### TASK DIRECTIONS:
Give the number of lines in the data that contain "each", and nothing more.

Data excerpts
`config.mk`:
```
export PLATFORM = sky130hd
export DESIGN_NAME = nonrestoring_divider
export DESIGN_NICKNAME = d
export VERILOG_FILES = /design/src/rtl/div_pkg.sv /design/src/rtl/div_ctrl.sv /design/src/rtl/nonrestoring_divider.sv
export SDC_FILE = /design/constraint.sdc
export NUM_CORES = 1
export LEC_CHECK = 0
export ABC_AREA = 1
export CORE_MARGIN = 2
export CORE_UTILIZATION = 30
export CTS_BUF_LIST = sky130_fd_sc_hd__clkbuf_4 sky130_fd_sc_hd__clkbuf_8 sky130_fd_sc_hd__clkbuf_16
export DETAILED_ROUTE_END_ITERATION = 8
export GPL_ROUTABILITY_DRIVEN = 0
export PLACE_DENSITY = 0.52
export REMOVE_ABC_BUFFERS = 1
export SETUP_SLACK_MARGIN = 0.4
export SLEW_MARGIN = 20
export SYNTH_ARGS = -nofsm -noshare
export SYNTH_HDL_FRONTEND = slang
export SYNTH_SLANG_ARGS = --single-unit
```
`constraint.sdc`:
```
create_clock -name clk -period 3.6 [get_ports clk]
set_input_delay 0.9 -clock clk [delete_from_list [all_inputs] [get_ports clk]]
set_output_delay 0.9 -clock clk [all_outputs]
set_load 0.005 [all_outputs]
```
`src/rtl/div_pkg.sv`:
```
// Shared definitions for the non-restoring divider: FSM state encoding,
// default operand width and the board switch field positions.
package div_pkg;

  localparam int unsigned DIV_N = 8;

  // Operand fields on the 16-bit switch bank
  localparam int unsigned SW_DIVISOR_LSB  = 8;
  localparam int unsigned SW_DIVIDEND_LSB = 0;

  typedef enum logic [2:0] {
    ST_IDLE    = 3'd0,
    ST_LOAD    = 3'd1,
    ST_ITER    = 3'd2,
    ST_CORRECT = 3'd3,
    ST_SIGN    = 3'd4,
    ST_DONE    = 3'd5
  } div_state_t;

endpackage

```
`src/rtl/div_ctrl.sv`:
```
// Divider sequencer: FSM plus iteration counter. Produces one-hot phase
// strobes for the datapath and the busy/done handshake outputs.
module div_ctrl
  import div_pkg::*;
#(
  parameter int unsigned N = DIV_N
) (
  input  logic                     clk,
  input  logic                     rst,
  input  logic                     i_start,
  input  logic                     i_eqz,
  input  logic                     i_dz_detect,
  output logic                     o_capture,
  output logic                     o_load,
  output logic                     o_iter,
  output logic                     o_correct,
  output logic                     o_sign,
  output logic                     o_busy,
  output logic                     o_done,
  output logic [$clog2(N+1)-1:0]   o_count
);

  localparam int unsigned CW = $clog2(N + 1);

  div_state_t    r_state;
  logic [CW-1:0] r_count;

  // State transitions and iteration count
  always_ff @(posedge clk or posedge rst) begin
    if (rst) begin
      r_state <= ST_IDLE;
      r_count <= '0;
    end else begin
      case (r_state)
        ST_IDLE: begin
          if (i_start) r_state <= ST_LOAD;
        end
        ST_LOAD: begin
          r_count <= CW'(N);
          r_state <= i_dz_detect ? ST_DONE : ST_ITER;
        end
        ST_ITER: begin
          r_count <= r_count - CW'(1);
          if (i_eqz) r_state <= ST_CORRECT;
        end
        ST_CORRECT: r_state <= ST_SIGN;
        ST_SIGN:    r_state <= ST_DONE;
        ST_DONE:    r_state <= ST_IDLE;
        default:    r_state <= ST_IDLE;
      endcase
    end
  end

  // Phase strobes decoded from the current state
  always_comb begin
    o_capture = (r_state == ST_IDLE) && i_start;
    o_load    = (r_state == ST_LOAD);
    o_iter    = (r_state == ST_ITER);
    o_correct = (r_state == ST_CORRECT);
    o_sign    = (r_state == ST_SIGN);
    o_done    = (r_state == ST_DONE);
    o_busy    = o_load || o_iter || o_correct || o_sign;
  end

  assign o_count = r_count;

endmodule

```
`src/rtl/nonrestoring_divider.sv`:
```
// Sequential N-bit non-restoring divider with start/busy/done handshake.
// Operands come from the switch bank (divisor high field, dividend low
// field); N must not exceed the 8-bit switch fields.
// Build option DIV_SIGNED_EN: signed two's-complement operands with
// truncating division; otherwise operands are unsigned.
module nonrestoring_divider
  import div_pkg::*;
#(
  parameter int unsigned N = DIV_N
) (
  input  logic         clk,
  input  logic         rst,
  input  logic         start,
  input  logic [15:0]  switches,
  output logic [N-1:0] quotient,
  output logic [N-1:0] remainder,
  output logic         busy,
  output logic         done,
  output logic         dz
);

  localparam int unsigned CW = $clog2(N + 1);

  logic          w_capture;
  logic          w_load;
  logic          w_iter;
  logic          w_correct;
  logic          w_sign;
  logic          w_eqz;
  logic          w_dz_detect;
  logic [CW-1:0] w_count;

  logic [N-1:0]  r_x;
  logic [N-1:0]  r_d;
  logic [N:0]    r_a;
  logic [N-1:0]  r_q;
  logic [N:0]    r_m;
  logic          r_dz;
  logic [N-1:0]  r_quot;
  logic [N-1:0]  r_rem;

  logic [N-1:0]  w_x_mag;
  logic [N-1:0]  w_d_mag;
  logic [N:0]    w_a_shift;
  logic [N:0]    w_a_next;
  logic [N-1:0]  w_rem_mag;
  logic [N-1:0]  w_q_res;
  logic [N-1:0]  w_r_res;

`ifdef DIV_SIGNED_EN
  logic          r_sx;
  logic          r_sq;
`endif

  div_ctrl #(.N(N)) u_ctrl (
    .clk         (clk),
    .rst         (rst),
    .i_start     (start),
    .i_eqz       (w_eqz),
    .i_dz_detect (w_dz_detect),
    .o_capture   (w_capture),
    .o_load      (w_load),
    .o_iter      (w_iter),
    .o_correct   (w_correct),
    .o_sign      (w_sign),
    .o_busy      (busy),
    .o_done      (done),
    .o_count     (w_count)
  );

  assign w_dz_detect = (r_d == '0);
  assign w_eqz       = ((w_count - CW'(1)) == '0);
  assign w_rem_mag   = r_a[N-1:0];

  // Operand magnitudes and sign fix-up of the final results
  always_comb begin
`ifdef DIV_SIGNED_EN
    w_x_mag = r_x[N-1] ? -r_x : r_x;
    w_d_mag = r_d[N-1] ? -r_d : r_d;
    w_q_res = r_sq ? -r_q : r_q;
    w_r_res = r_sx ? -w_rem_mag : w_rem_mag;
`else
    w_x_mag = r_x;
    w_d_mag = r_d;
    w_q_res = r_q;
    w_r_res = w_rem_mag;
`endif
  end

  // One non-restoring step: shift {A,Q} left, then add or subtract M by sign of A
  always_comb begin
    w_a_shift = {r_a[N-1:0], r_q[N-1]};
    w_a_next  = r_a[N] ? (w_a_shift + r_m) : (w_a_shift - r_m);
  end

  // Datapath registers: operand capture, iteration, correction, result write
  always_ff @(posedge clk or posedge rst) begin
    if (rst) begin
      r_x    <= '0;
      r_d    <= '0;
      r_a    <= '0;
      r_q    <= '0;
      r_m    <= '0;
      r_dz   <= 1'b0;
      r_quot <= '0;
      r_rem  <= '0;
`ifdef DIV_SIGNED_EN
      r_sx   <= 1'b0;
      r_sq   <= 1'b0;
`endif
    end else begin
      if (w_capture) begin
        r_x  <= switches[SW_DIVIDEND_LSB +: N];
        r_d  <= switches[SW_DIVISOR_LSB +: N];
        r_dz <= 1'b0;
      end
      if (w_load) begin
        if (w_dz_detect) begin
          r_quot <= '1;
          r_rem  <= r_x;
          r_dz   <= 1'b1;
        end else begin
          r_q <= w_x_mag;
          r_m <= {1'b0, w_d_mag};
          r_a <= '0;
`ifdef DIV_SIGNED_EN
          r_sx <= r_x[N-1];
          r_sq <= r_x[N-1] ^ r_d[N-1];
`endif
        end
      end
      if (w_iter) begin
        r_a <= w_a_next;
        r_q <= {r_q[N-2:0], ~w_a_next[N]};
      end
      if (w_correct && r_a[N]) begin
        r_a <= r_a + r_m;
      end
      if (w_sign) begin
        r_quot <= w_q_res;
        r_rem  <= w_r_res;
      end
    end
  end

  assign quotient  = r_quot;
  assign remainder = r_rem;
  assign dz        = r_dz;

endmodule

```
After elaboration in Yosys (flattened, before gate mapping) --
Cells that the tools add are included.
Cells by class: add/sub/neg operators 4, equality and inequality tests 9, muxes and demuxes 22, bitwise logic cells 2, reductions and logical operators 17
Operator list (number):
- $mux W8 | 9
- $mux W9 | 5
- $add A9 B8 Y9 | 2
- $pmux W3 S5 | 1
- $reduce_and A2 Y1 | 5
- $mux W3 | 3
- $sub A9 B8 Y9 | 1
- $logic_not A8 Y1 | 1
- $pmux W4 S2 | 1
- $eq A3 B2 Y1 const B | 2
- $eq A3 B3 Y1 const B | 2
- $reduce_bool A2 Y1 | 3
- $logic_not A4 Y1 | 1
- $ne A2 B2 Y1 const B | 2
- $sub A4 B1 Y4 const B | 1
- $eq A3 B1 Y1 const B | 1
- $logic_not A3 Y1 | 1
- $logic_or A1 B1 Y1 | 3
- $mux W1 | 3
- $ne A3 B3 Y1 const B | 1
- $reduce_bool A3 Y1 | 1
- $logic_and A1 B1 Y1 | 2
- $ne A2 B1 Y1 const B | 1
- $not A1 Y1 | 2
Storage, ports and cells: flip-flop bits (word level) 65, logic and storage cells 64

Longest topological paths before layout --
depth after elaboration 5, depth in mapped cells 16, gate-level depth less buffers 16

Modules after synthesis --
Synthesis repeated with hierarchy kept, for this count alone.
Unflattened totals: cell total of the unflattened synthesis 469, area, all modules 3801.1 um2
Modules (own cells, without submodules):
- nonrestoring_divider | instances 1, cells each 412, area an instance 3370.7 um2, seq. area each 1451.4 um2
- div_ctrl | instances 1, cells each 57, area an instance 430.4 um2, seq. area each 175.2 um2

Worst setup path before layout --
OpenSTA, ideal clock, no wires.
path type register to output, start point register u_ctrl.r_state[2], end point output busy, arrival time 1.293 ns, required time 2.700 ns, path slack 1.407 ns, cell stages (with the launch flop) 7, buffers on the path 1, path through dfrtp_1 > buf_6 > nor3_4 > inv_2 > nand2_1 > inv_1 > nand3_1
On the way: word-level cells in the longest chain between the ends 4, elaborated cells between the ends (all ways) 7, classes of those cells 4 x eq/ne; 3 x reduce/logical
Ends and longest elaborated chain:
- from (decl) | line div_ctrl.sv:25 | div_state_t r_state;
- from (signal assigned) | line div_ctrl.sv:40 | r_state <= i_dz_detect ? ST_DONE : ST_ITER;
- $eq A3 B1 Y1 / $eq A3 B2 Y1 (equally long branches) | line div_ctrl.sv:57, div_ctrl.sv:58
- $logic_or A1 B1 Y1 (2 in series) | line div_ctrl.sv:62 | o_busy = o_load || o_iter || o_correct || o_sign;
- $logic_or A1 B1 Y1 (*) | line div_ctrl.sv:62
- to (decl) | line nonrestoring_divider.sv:17 | output logic busy,
Mark *: on every way between the ends. The rest lies on a longest branch, timed or not.

Worst setup path after layout --
Ends and elaborated chain as after synthesis.

==> summary.md <==
| Metric | Value |
|---|---|
| Crit-path slowest cell | dfrtp_1 |
| Remaining global-route overflow | 0 |
| Post-synth cell types | 35 |
| Max VDD drop | 248 uV |
| Total negative slack | 0 ps |
| DR WL/cell | 14.1 um |
| Synth top area share | 0.444 |
| Synth area leader | dfrtp_1 |
| CP Max Fanout | 11 |
| Hold/Removal Path Class | reg -> reg |
| Post-route antenna net violation count | 0 |
| Worst skew pair latency | 320 ps |
| Static Leakage | 2.15 nW |
| I/O Buffers | 37 |
| Ports | 38 |
| Vias | 3037 |
| First-pass GRT wire length | 15.3 mm |
| TritonCTS Buffers | 9 |
| Layout area overhead | 22.8% |
| GRT Util Overall | 0.151 |
| Gate Count Post-Synth | 451 |
| CTS tree | done |
| Flops & latches, synth | 65 |
| N_diodes | 0 |
| Max Cap Viol | 0 |
| Final Hold Vio Count | 0 |
| Average size of a mapped cell | 8.13 um^2 |
| Die Area | 13100 um^2 |
| Post-DP HPWL | 6.89 mm |
| Crit path required time | 2700 ps |
| Finish-stage setup viols | 0 |
| Yosys warns | 0 |
| Post-synthesis sequential area ratio | 0.444 |
| Critical Path Source Type | flip-flop |
| Final worst setup slack | 687 ps |
| EDFF count, synth | 0 |
| Largest net degree at the start of global routing | 43 |
| Fin nets | 535 |
| Tmin final | 2910 ps |
| Crit path DAT | 2010 ps |
| CTS max path bufs | 2 |
| Die X | 115 um |
| Worst R2R Setup Slack | 1080 ps |
| Slew @ Worst Pin | 563 ps |
| Relative slew slack | 0.624 |
| Vias in the first global route | 3000 |
| Initial Util | 0.306 |
| Max Clock Freq | 343 MHz |
| RSZ-0062 raised after global routing | no |
| Asr flop ratio synth | 1.00 |
| Sink Count | 65 |
| Drt drc | 0 |
| DP Worst Slack | 949 ps |
| Initial antenna violation count | 0 |
| CP cell instances | inv_1 -> nand2_1 -> nand2_1 -> inv_1 -> nand3_1 -> clkdlybuf4s50_1 |
| Worst path max stage delay | 590 ps |
| Max Slew Vio Count | 0 |
| CTS Root Buffer Type | clkbuf_16 |
| Core area | 12000 um^2 |
| Vias per cell | 4.71 |
| Most common cell in the netlist | nand2_1 |
| DR pass1 iterations | 5 |
| Final wirelength | 9.12 mm |
| Period utilisation layout | 0.809 |
| CP Class | reg -> out |
| Layout cells sized above 1 | 0.0703 |
| FP Rows | 40 |
| PwrDens | 1010 nW/um^2 |
| CP Capture Type | output port |
| Top_reg_cell synth | dfrtp_1 |
| Die Height | 115 um |
| Area contributors post-synth | dfrtp_1 44%, nand2_1 15%, ha_1 7.2% |
| Skew final | 10.7 ps |
| Commonest cells post-synth | 144 x nand2_1, 65 x dfrtp_1, 42 x inv_1, 36 x nand3_1, 25 x nor2_1 |
| Reg clk slew, reported paths | 60 ps |
| # H-tree levels | 3 |
| Status | finished, final reports clean |
| Syn Std Cell Area | 3660 um^2 |
| Initial drt markers | 153 |
==> registers in the layout, summed over array words and instances, names as in the netlist <==
name            flops
dz                  1
quotient            8
r_a                 9
r_d                 8
r_m                 8
r_q                 8
r_x                 8
remainder           8
u_ctrl.o_count      4
u_ctrl.r_state      3
==> final cells by class <==
| type | instances | area (um^2) |
|---|---|---|
| Clock buffer | 10 | 233 |
| Clock inverter | 6 | 67.6 |
| Fill cell | 1229 | 7460 |
| Inverter | 45 | 169 |
| Multi-Input combinational cell | 330 | 1800 |
| Sequential cell | 65 | 1630 |
| Tap cell | 147 | 184 |
| Timing Repair Buffer | 42 | 420 |
==> worst paths after layout <==
kind | end | start | cells after the start
setup / recovery | busy | u_ctrl.r_state[2]$_DFFE_PP0P_ | 6
hold / removal | quotient[6]$_DFFE_PP0P_ | quotient[6]$_DFFE_PP0P_ | 1
setup reg to reg | r_q[0]$_DFFE_PP0P_ | r_m[1]$_DFFE_PP0P_ | 16
hold reg to reg | quotient[6]$_DFFE_PP0P_ | quotient[6]$_DFFE_PP0P_ | 1
max in group asynchronous | r_d[1]$_DFFE_PP0P_ | rst | 3
min in group asynchronous | r_q[7]$_DFFE_PP0P_ | rst | 2
==> metal layers <==
metal | vias to the layer above | track usage | part of all wire
met2 | 52 | 0.231 | 0.45
met3 | 2 | 0.0265 | 0.035
met1 | 1419 | 0.219 | 0.51
met4 | 0 | 0.0390 | 0.0050
met5 | - | 0 | 0
li1 | 1564 | - | -
==> worst max-delay path: cells and delay by family (launching register included) <==
family | cells | cell delay, ps
buffers and inverters | 3 | 740
flip-flops | 1 | 590
AND/OR/NAND/NOR | 3 | 370
==> cell usage in the layout (no fill, tap or decap), types with 2 or more instances in the layout <==
cell               n
nand3b_1           5
clkdlybuf4s50_1   37
nand2_2            2
buf_4              4
fa_1               2
o21ai_0           18
o21a_1             2
nand2_1          144
o22a_1             8
clkbuf_16          9
xor2_1             7
clkinvlp_4         2
nand3_1           36
nand4_1            2
o21ai_1            9
o22ai_1            2
nor3_1             2
mux2i_1            7
a22oi_1            2
inv_2              4
nor2_2             4
ha_1              21
a21oi_1           16
inv_1             41
nor2_1            24
a31oi_1            9
dfrtp_1           65
==> where the power goes <==
part / switching [mW] / internal [mW] / leakage, nW / total [mW]
clock network: 0.327 / 0.546 / 0.142 / 0.873
logic: 1.31 / 0.963 / 1.21 / 2.27
registers: 0.323 / 1.07 / 0.803 / 1.40
total: 1.96 / 2.58 / 2.15 / 4.54
==> what timing repair did <==
item,in CTS,in global routing
setup buffers,0,0
hold buffers,0,0
setup endpoints to repair,0,1
resized for setup,0,1
==> stage by stage <==
step	area (um^2)	hold WS, ps	total power, mW	cells	utilization
after global placement	4200	487	3.63	629	0.351
after detailed placement	4200	491	3.68	629	0.351
after CTS	4500	505	4.58	645	0.376
after floorplan	3590	470	2.89	440	-
after global routing	4500	517	4.98	645	0.376
final	4500	505	4.54	645	0.376
==> cell families (layout without fill, tap and decap cells) <==
| group | count (synthesis) | after routing | synth area share |
|---|---|---|---|
| flip-flops | 65 | 65 | 0.444 |
| XOR/XNOR | 8 | 8 | 0.0191 |
| multiplexers | 7 | 7 | 0.0191 |
| AND/OR/NAND/NOR | 223 | 223 | 0.258 |
| adder cells (fa/ha/maj) | 23 | 23 | 0.0826 |
| buffers and inverters | 56 | 103 | 0.0659 |
| AO/OA/AOI/OAI | 69 | 69 | 0.111 |
Note: power is estimated with default switching activity, not from simulation.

### RESULT FOR THIS TASK:
2